*What you are asked to do:*
The response should consist of the records that follow, printed exactly.

*Record set:*
────────
==> src/frs_pkg.sv <==
// Package with register map, field layout and constants of the rate/status/queue block
package frs_pkg;
  // ----------------------------------------
  // Register byte addresses (AXI4-Lite)
  // ----------------------------------------
  localparam logic [3:0] FRS_ADDR_CTRL = 4'h0;
  localparam logic [3:0] FRS_ADDR_STATUS = 4'h4;
  localparam logic [3:0] FRS_ADDR_QUEUE = 4'h8;
  localparam logic [3:0] FRS_ADDR_CORE = 4'hC;
  // ----------------------------------------
  // Rate register fields
  // ----------------------------------------
  localparam int FRS_BIT_SWRST = 7;
  localparam int FRS_BIT_SLEEP = 6;
  localparam int FRS_BIT_OSCOFF = 5;
  localparam int FRS_DLY_HI = 4;
  localparam int FRS_DLY_LO = 2;
  localparam int FRS_RATE_HI = 1;
  localparam int FRS_RATE_LO = 0;
  localparam logic [2:0] FRS_DLY_RST = 3'h0;
  localparam logic [1:0] FRS_RATE_RST = 2'h2;
  localparam logic [2:0] FRS_DLY_DEFAULT = 3'h0;
  localparam logic [2:0] FRS_DLY_OFF = 3'h7;
  localparam logic [1:0] FRS_RATE_1M = 2'h3;
  // Shift in 41.67 ns steps for rate-dependent default
  localparam logic [2:0] FRS_STEP_FAST = 3'h1;
  localparam logic [2:0] FRS_STEP_SLOW = 3'h3;
  // ----------------------------------------
  // Core control register fields (offset 0xC)
  // ----------------------------------------
  localparam int FRS_CORE_KEEP = 0;
  localparam int FRS_CORE_POLLED = 1;
  localparam int FRS_CORE_FULLQ = 2;
  localparam int FRS_CORE_START = 3;
  localparam int FRS_CORE_THR_LO = 4;
  localparam int FRS_CORE_THR_HI = 7;
  localparam int FRS_CORE_TRK_LO = 8;
  localparam int FRS_CORE_TRK_HI = 15;
  // ----------------------------------------
  // Status bits and example values
  // ----------------------------------------
  localparam int FRS_ST_PERMIT = 7;
  localparam int FRS_ST_DIR = 6;
  localparam int FRS_ST_POLLED = 5;
  localparam int FRS_ST_BUSY = 4;
  localparam logic [7:0] FRS_ST_IDLE = 8'h80;
  localparam int FRS_QUEUE_DEPTH = 16;
  localparam logic [1:0] FRS_RESP_OKAY = 2'h0;
  localparam logic [1:0] FRS_RESP_SLVERR = 2'h2;
  typedef enum logic [1:0] {
    FRS_PH_IDLE = 2'b00,
    FRS_PH_CMD = 2'b01,
    FRS_PH_EXEC = 2'b11,
    FRS_PH_RES = 2'b10
  } frs_phase_e;
endpackage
────────
*Answer box:*
==> src/frs_pkg.sv <==
// Package with register map, field layout and constants of the rate/status/queue block
package frs_pkg;
  // ----------------------------------------
  // Register byte addresses (AXI4-Lite)
  // ----------------------------------------
  localparam logic [3:0] FRS_ADDR_CTRL = 4'h0;
  localparam logic [3:0] FRS_ADDR_STATUS = 4'h4;
  localparam logic [3:0] FRS_ADDR_QUEUE = 4'h8;
  localparam logic [3:0] FRS_ADDR_CORE = 4'hC;
  // ----------------------------------------
  // Rate register fields
  // ----------------------------------------
  localparam int FRS_BIT_SWRST = 7;
  localparam int FRS_BIT_SLEEP = 6;
  localparam int FRS_BIT_OSCOFF = 5;
  localparam int FRS_DLY_HI = 4;
  localparam int FRS_DLY_LO = 2;
  localparam int FRS_RATE_HI = 1;
  localparam int FRS_RATE_LO = 0;
  localparam logic [2:0] FRS_DLY_RST = 3'h0;
  localparam logic [1:0] FRS_RATE_RST = 2'h2;
  localparam logic [2:0] FRS_DLY_DEFAULT = 3'h0;
  localparam logic [2:0] FRS_DLY_OFF = 3'h7;
  localparam logic [1:0] FRS_RATE_1M = 2'h3;
  // Shift in 41.67 ns steps for rate-dependent default
  localparam logic [2:0] FRS_STEP_FAST = 3'h1;
  localparam logic [2:0] FRS_STEP_SLOW = 3'h3;
  // ----------------------------------------
  // Core control register fields (offset 0xC)
  // ----------------------------------------
  localparam int FRS_CORE_KEEP = 0;
  localparam int FRS_CORE_POLLED = 1;
  localparam int FRS_CORE_FULLQ = 2;
  localparam int FRS_CORE_START = 3;
  localparam int FRS_CORE_THR_LO = 4;
  localparam int FRS_CORE_THR_HI = 7;
  localparam int FRS_CORE_TRK_LO = 8;
  localparam int FRS_CORE_TRK_HI = 15;
  // ----------------------------------------
  // Status bits and example values
  // ----------------------------------------
  localparam int FRS_ST_PERMIT = 7;
  localparam int FRS_ST_DIR = 6;
  localparam int FRS_ST_POLLED = 5;
  localparam int FRS_ST_BUSY = 4;
  localparam logic [7:0] FRS_ST_IDLE = 8'h80;
  localparam int FRS_QUEUE_DEPTH = 16;
  localparam logic [1:0] FRS_RESP_OKAY = 2'h0;
  localparam logic [1:0] FRS_RESP_SLVERR = 2'h2;
  typedef enum logic [1:0] {
    FRS_PH_IDLE = 2'b00,
    FRS_PH_CMD = 2'b01,
    FRS_PH_EXEC = 2'b11,
    FRS_PH_RES = 2'b10
  } frs_phase_e;
endpackage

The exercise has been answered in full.